**Problem to solve**
The expected output is exactly the lines below, starting at the line with "375 | 15 | 3.4 |" and ending at the line with "stage | TNS", both included; no other line belongs in it.
─── Records to use ───
==> src/rtl/lzc_seq_pkg.sv <==
// Shared types and helpers for the byte-serial leading-zero-count sequencer.
package lzc_seq_pkg;

   typedef enum logic [1:0] {IDLE, SCAN, DONE} lzc_seq_state_e;

   localparam int CHUNK_W = 8;

   function automatic int cnt_width(int w);
      return $clog2(w + 1);
   endfunction

endpackage

==> src/rtl/lzc_seq_ctrl_lzc_8.sv <==
// 8-bit leading-zero counter: cnt is the zero count, valid=0 for an all-zero byte.
module lzc_8 (
   input  logic [7:0] d,
   output logic [2:0] cnt,
   output logic       valid
);

   always_comb begin
      valid = (d != '0);
      cnt   = '0;
      casez (d)
         8'b1???????: cnt = 3'd0;
         8'b01??????: cnt = 3'd1;
         8'b001?????: cnt = 3'd2;
         8'b0001????: cnt = 3'd3;
         8'b00001???: cnt = 3'd4;
         8'b000001??: cnt = 3'd5;
         8'b0000001?: cnt = 3'd6;
         8'b00000001: cnt = 3'd7;
         default:     cnt = 3'd0;
      endcase
   end

endmodule

==> src/rtl/lzc_seq_ctrl.sv <==
// Multi-cycle leading-zero-count sequencer, one byte per cycle, MSB first.
// Define LZC_SEQ_NORM_EN to build the normalised-operand output out_norm.
module lzc_seq_ctrl
   import lzc_seq_pkg::*;
#(
   parameter int DATA_W = 64,
   localparam int NCHUNK = DATA_W / CHUNK_W,
   localparam int CNT_W  = cnt_width(DATA_W),
   localparam int IDX_W  = $clog2(NCHUNK)
) (
   input  logic              clk,
   input  logic              rst_n,
   input  logic              flush_i,
   input  logic              in_valid,
   output logic              in_ready,
   input  logic [DATA_W-1:0] in_data,
   output logic              out_valid,
   input  logic              out_ready,
   output logic [CNT_W-1:0]  out_cnt,
   output logic              out_zero
`ifdef LZC_SEQ_NORM_EN
   ,
   output logic [DATA_W-1:0] out_norm
`endif
);

   lzc_seq_state_e    state_q, state_d;
   logic [DATA_W-1:0] op_q, op_d;
   logic [IDX_W-1:0]  idx_q, idx_d;
   logic [CNT_W-1:0]  acc_q, acc_d;
   logic [CNT_W-1:0]  cnt_q, cnt_d;
   logic              zero_q, zero_d;

   logic [CHUNK_W-1:0] chunk;
   logic [2:0]         lz_cnt;
   logic               lz_valid;

   assign chunk = op_q[DATA_W-1-CHUNK_W*int'(idx_q) -: CHUNK_W];

   lzc_8 u_lzc_8 (
      .d     (chunk),
      .cnt   (lz_cnt),
      .valid (lz_valid)
   );

   always_comb begin
      state_d = state_q;
      op_d    = op_q;
      idx_d   = idx_q;
      acc_d   = acc_q;
      cnt_d   = cnt_q;
      zero_d  = zero_q;
      case (state_q)
         IDLE: begin
            if (in_valid && !flush_i) begin
               op_d    = in_data;
               idx_d   = '0;
               acc_d   = '0;
               state_d = SCAN;
            end
         end
         SCAN: begin
            if (flush_i) begin
               state_d = IDLE;
            end else if (lz_valid) begin
               cnt_d   = acc_q + CNT_W'(lz_cnt);
               zero_d  = 1'b0;
               state_d = DONE;
            end else if (idx_q == IDX_W'(NCHUNK - 1)) begin
               cnt_d   = CNT_W'(DATA_W);
               zero_d  = 1'b1;
               state_d = DONE;
            end else begin
               acc_d = acc_q + CNT_W'(CHUNK_W);
               idx_d = idx_q + 1'b1;
            end
         end
         DONE: begin
            if (flush_i || out_ready) state_d = IDLE;
         end
         default: state_d = IDLE;
      endcase
   end

   always_ff @(posedge clk) begin
      if (!rst_n) begin
         state_q <= IDLE;
         op_q    <= '0;
         idx_q   <= '0;
         acc_q   <= '0;
         cnt_q   <= '0;
         zero_q  <= 1'b0;
      end else begin
         state_q <= state_d;
         op_q    <= op_d;
         idx_q   <= idx_d;
         acc_q   <= acc_d;
         cnt_q   <= cnt_d;
         zero_q  <= zero_d;
      end
   end

`ifdef LZC_SEQ_NORM_EN
   logic [DATA_W-1:0] norm_q, norm_d;

   // Shift by the final count on the SCAN->DONE edge; a shift of DATA_W yields zero.
   always_comb begin
      norm_d = norm_q;
      if (state_q == SCAN && state_d == DONE) norm_d = op_q << cnt_d;
   end

   always_ff @(posedge clk) begin
      if (!rst_n) norm_q <= '0;
      else        norm_q <= norm_d;
   end

   assign out_norm = norm_q;
`endif

   assign in_ready  = (state_q == IDLE) && rst_n;
   assign out_valid = (state_q == DONE);
   assign out_cnt   = cnt_q;
   assign out_zero  = zero_q;

endmodule

==> config.mk <==
export PLATFORM = sky130hd
export DESIGN_NAME = lzc_seq_ctrl
export DESIGN_NICKNAME = d
export VERILOG_FILES = /design/src/rtl/lzc_seq_pkg.sv /design/src/rtl/lzc_seq_ctrl_lzc_8.sv /design/src/rtl/lzc_seq_ctrl.sv
export SDC_FILE = /design/constraint.sdc
export NUM_CORES = 1
export LEC_CHECK = 0
export BUFFER_PORTS_ARGS = -buffer_cell sky130_fd_sc_hd__buf_2
export CAP_MARGIN = 30
export CELL_PAD_IN_SITES_DETAIL_PLACEMENT = 1
export CELL_PAD_IN_SITES_GLOBAL_PLACEMENT = 1
export CORE_AREA = 2 2 107 109
export DETAILED_ROUTE_END_ITERATION = 7
export DIE_AREA = 0 0 109 111
export PLACE_DENSITY_LB_ADDON = 0.25
export SLEW_MARGIN = 15
export SYNTH_ARGS = -nofsm -noshare
export SYNTH_HDL_FRONTEND = slang
export SYNTH_SLANG_ARGS = --single-unit
==> constraint.sdc <==
create_clock -name clk -period 2.1 [get_ports clk]
set_input_delay 0.42 -clock clk [delete_from_list [all_inputs] [get_ports clk]]
set_output_delay 0.42 -clock clk [all_outputs]
set_load 0.01 [all_outputs]
==> impl_results.md <==
- Crit-path max FO: 6
- Mapped Area: approximately 3900 um^2
- Num CTS Buffers: 9
- Buffer and inverter count on the worst path: 2
- Final Max Slew Viols: 0
- Arrival @ worst endpoint: 2.54 ns
- CTS clk-pin slew, worst paths: 0.07 ns
- Top Ports: between 70 and 80
- Max Cap Violations: 0
- RR Startpoint: idx_q[2]
- Yosys top cell area share: 41.08%
- Vias in the first global route: just under 4k
- Startpoint types: flop
- Mapped Cells: between 400 and 500
- Hold crit path type: in2reg
- Worst rel slew slack: 71.27%
- Unrepaired setup endpoints after global routing: yes
- Buffers on Ports: 78
- Met2 GRT Util: roughly 33%
- Mean Syn Cell Area: 8.657 um^2
- Crit path time final: about 2.3 ns
- Largest net degree at the start of global routing: 65
- Clk_lat worst skew: 0.34 ns
- Drt initial violations: 104
- Layout cell share with drive strength beyond 1: between 30% and 40%
- #FFs+latches synth: a little over 80
- Critical Path Source: idx_q[2]
- Bufs on Longest Clock Path: 2
- Failing checks: setup timing
- Setup CP Type: reg2reg
- CP endpoint kind: flop
- Width of the die: approximately 110 um
- Hold depth: 3
- Status: finished, violations left
- Top Family by Delay on Critical Path: simple AND/OR/NAND/NOR gates
- GR Util met1: about a quarter
- Slowest stage cell, crit path: dfxtp_4
- Grt total ovfl: 0
- Slowest stage delay, CP: 0.41 ns
- Fin area: about 5000 um^2
- Min-Delay Startpoint: in_data[22]
- Leak: approximately 2.0 nW
- Layout Cells excl Fill: ~700
- Max VDD drop: between 300 and 400 uV
- Post-synth top cells: nand2_1, dfxtp_1, a21boi_0
- Setup WS post-layout: -0.1917 ns
- Clk root buf: clkbuf_16
- Worst Skew: between 0.008 and 0.009 ns
- Routed Antenna Nets: 0
- Overall Power: 0.003755 W
- # fillers: roughly 1.3k
- CP required: around 2.4 ns
- Fin nets: approximately 630
- Reg2Reg Depth: 8
- Crit. path cell count: 8
- Global-route layer with the greatest usage: met2
- Antenna cells: 0
- Syn nets: roughly 530
- Fin crit share: 109.1%
- Placed inst area: between 4000 and 5000 um^2
- Row cnt: 39
- Grt met3 use: 3.057%
- Cells along the critical path: buf_6 > mux2_4 > or3_4 > o21ai_4 > o22ai_4 > nor4b_4 > buf_4 > mux2i_2
- Initial antenna violation count: 0
- Detailed-placement wirelength estimate: around 8 mm
- TritonCTS clock tree: yes
- Avg WL per Cell: about 16 um
- Top cells by area, synth: dfxtp_1, nand2_1, a21boi_0
- GP Congestion: about 0.8
- Area Overhead vs Synth: 30.43%
- Worst-Margin Slew: 0.4309 ns
- Chip height: 111 um
- Fmax: roughly 440 MHz
- Register area share after synthesis: between 40% and 50%
- Main flop type after synthesis: dfxtp_1
- GRT Resource Usage Total: roughly a fifth
- Hold Vio Cnt, Final: 0
- Ys async rst share: 0%
- Effective utilization at floorplan: between 30% and 40%
- H-tree levels: 3
- Via density: ~5
- Final setup violation count: 17
- Vias post-DR: about 3.5k
- Top-count cell post-synth: nand2_1
- Synth cell types: 50
- Syn. warnings: 0
- Post-synth EDFFs: 0
- Largest area contributor in the netlist: dfxtp_1
- Global-route wire length before repair: between 15 and 20 mm
- Clock sinks: 81
- Die area: between 10000 and 15000 um^2
- Core area: between 10000 and 15000 um^2
- DRC: 0
- Initial DRT Pass Iterations: 4
- PwrDens: between 700 and 800 nW/um^2
- Final wirelength: 11.08 mm
- Inst Count DP: about 680
## cell usage in the layout (no fill, tap or decap), types with 5 or more instances in the layout
master	Yosys	routed
a21boi_0	65	64
buf_2	2	78
buf_4	0	35
buf_6	5	6
clkbuf_16	0	9
dfxtp_1	81	78
mux2i_1	24	23
mux4_2	6	6
nand2_1	158	157
nor2_1	5	5
nor2b_1	6	6
## per-layer routing
| layer | routed length [um] | up-vias | share of wire, % |
|---|---|---|---|
| met3 | 375 | 15 | 3.4 |
| li1 | - | 1764 | - |
| met4 | 203 | 0 | 1.8 |
| met5 | 0 | - | 0 |
| met1 | 4860 | 1669 | 44 |
| met2 | 5635 | 72 | 51 |
## cell families after synthesis
| logic type | share of synthesized area (%) |
|---|---|
| muxes | 12.17 |
| adders and majority gates | 0.9510 |
| DFF | 41.08 |
| and+or+nand+nor | 22.25 |
| buffers and inverters | 4.342 |
| AOI/OAI and AO/OA | 19.21 |
## worst paths after layout
| kind | end | slack (ns) |
|---|---|---|
| hold / removal | op_q[22] | 0.32 |
| hold reg to reg | op_q[38] | 0.46 |
| setup reg to reg | idx_q[0] | -0.19 |
| setup / recovery | idx_q[0] | -0.19 |
## state kept, by name, summed over array words and instances, names as in the netlist
signal	count
idx_q	3
out_cnt	7
acc_q	4
op_q	64
state_q	2
out_zero	1
## power breakdown
| group | total (W) | leakage (nW) | internal (W) | switching [W] |
|---|---|---|---|---|
| combinational | 0.000528 | 1.22 | 0.000257 | 0.000271 |
| clock | 0.00157 | 0.143 | 0.000925 | 0.000648 |
| sequential | 0.00165 | 0.661 | 0.00161 | 0.0000473 |
## through the flow
stage | TNS (ns) | util, % | worst slack [ns] | hold WS [ns]
final | -1.604 | 46.48 | -0.1917 | 0.3214
after global routing | -3.069 | 46.48 | -0.2624 | 0.3323
after CTS | -1.711 | 45.94 | -0.1897 | 0.3184
after detailed placement | -4.206 | 42.16 | -0.3215 | 0.4607
after global placement | -2.710 | 42.16 | -0.2320 | 0.4511
after floorplan | -1.387 | - | -0.1917 | 0.4389
## final cells by class
cell class | instances | area [um^2] | area share [%]
Timing Repair Buffer | 121 | 760.7 | 14.78
Clock inverter | 6 | 68.82 | 1.337
Tap cell | 143 | 178.9 | 3.475
Sequential cell | 81 | 1628 | 31.62
Inverter | 3 | 11.26 | 0.2187
Clock buffer | 10 | 229.0 | 4.447
Multi-Input combinational cell | 340 | 2272 | 44.13
## repair_timing
action / in CTS / in global routing
setup endpoints to repair: 17 / 17
hold buffers: 0 / 0
resized for setup: 22 / 8
setup buffers: 5 / 2
pin swaps: 2 / 4
## worst reg2reg max path, stage by stage, from the launching register on
cell and delay (ns):
dfxtp_4 0.41, buf_6 0.15, mux2_4 0.32, or3_4 0.38
o21ai_4 0.09, o22ai_4 0.13, nor4b_4 0.31, buf_4 0.18
mux2i_2 0.23
Power figures use the tool's default switching activity.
───
**Task response**
| met3 | 375 | 15 | 3.4 |
| li1 | - | 1764 | - |
| met4 | 203 | 0 | 1.8 |
| met5 | 0 | - | 0 |
| met1 | 4860 | 1669 | 44 |
| met2 | 5635 | 72 | 51 |
## cell families after synthesis
| logic type | share of synthesized area (%) |
|---|---|
| muxes | 12.17 |
| adders and majority gates | 0.9510 |
| DFF | 41.08 |
| and+or+nand+nor | 22.25 |
| buffers and inverters | 4.342 |
| AOI/OAI and AO/OA | 19.21 |
## worst paths after layout
| kind | end | slack (ns) |
|---|---|---|
| hold / removal | op_q[22] | 0.32 |
| hold reg to reg | op_q[38] | 0.46 |
| setup reg to reg | idx_q[0] | -0.19 |
| setup / recovery | idx_q[0] | -0.19 |
## state kept, by name, summed over array words and instances, names as in the netlist
signal	count
idx_q	3
out_cnt	7
acc_q	4
op_q	64
state_q	2
out_zero	1
## power breakdown
| group | total (W) | leakage (nW) | internal (W) | switching [W] |
|---|---|---|---|---|
| combinational | 0.000528 | 1.22 | 0.000257 | 0.000271 |
| clock | 0.00157 | 0.143 | 0.000925 | 0.000648 |
| sequential | 0.00165 | 0.661 | 0.00161 | 0.0000473 |
## through the flow
stage | TNS (ns) | util, % | worst slack [ns] | hold WS [ns]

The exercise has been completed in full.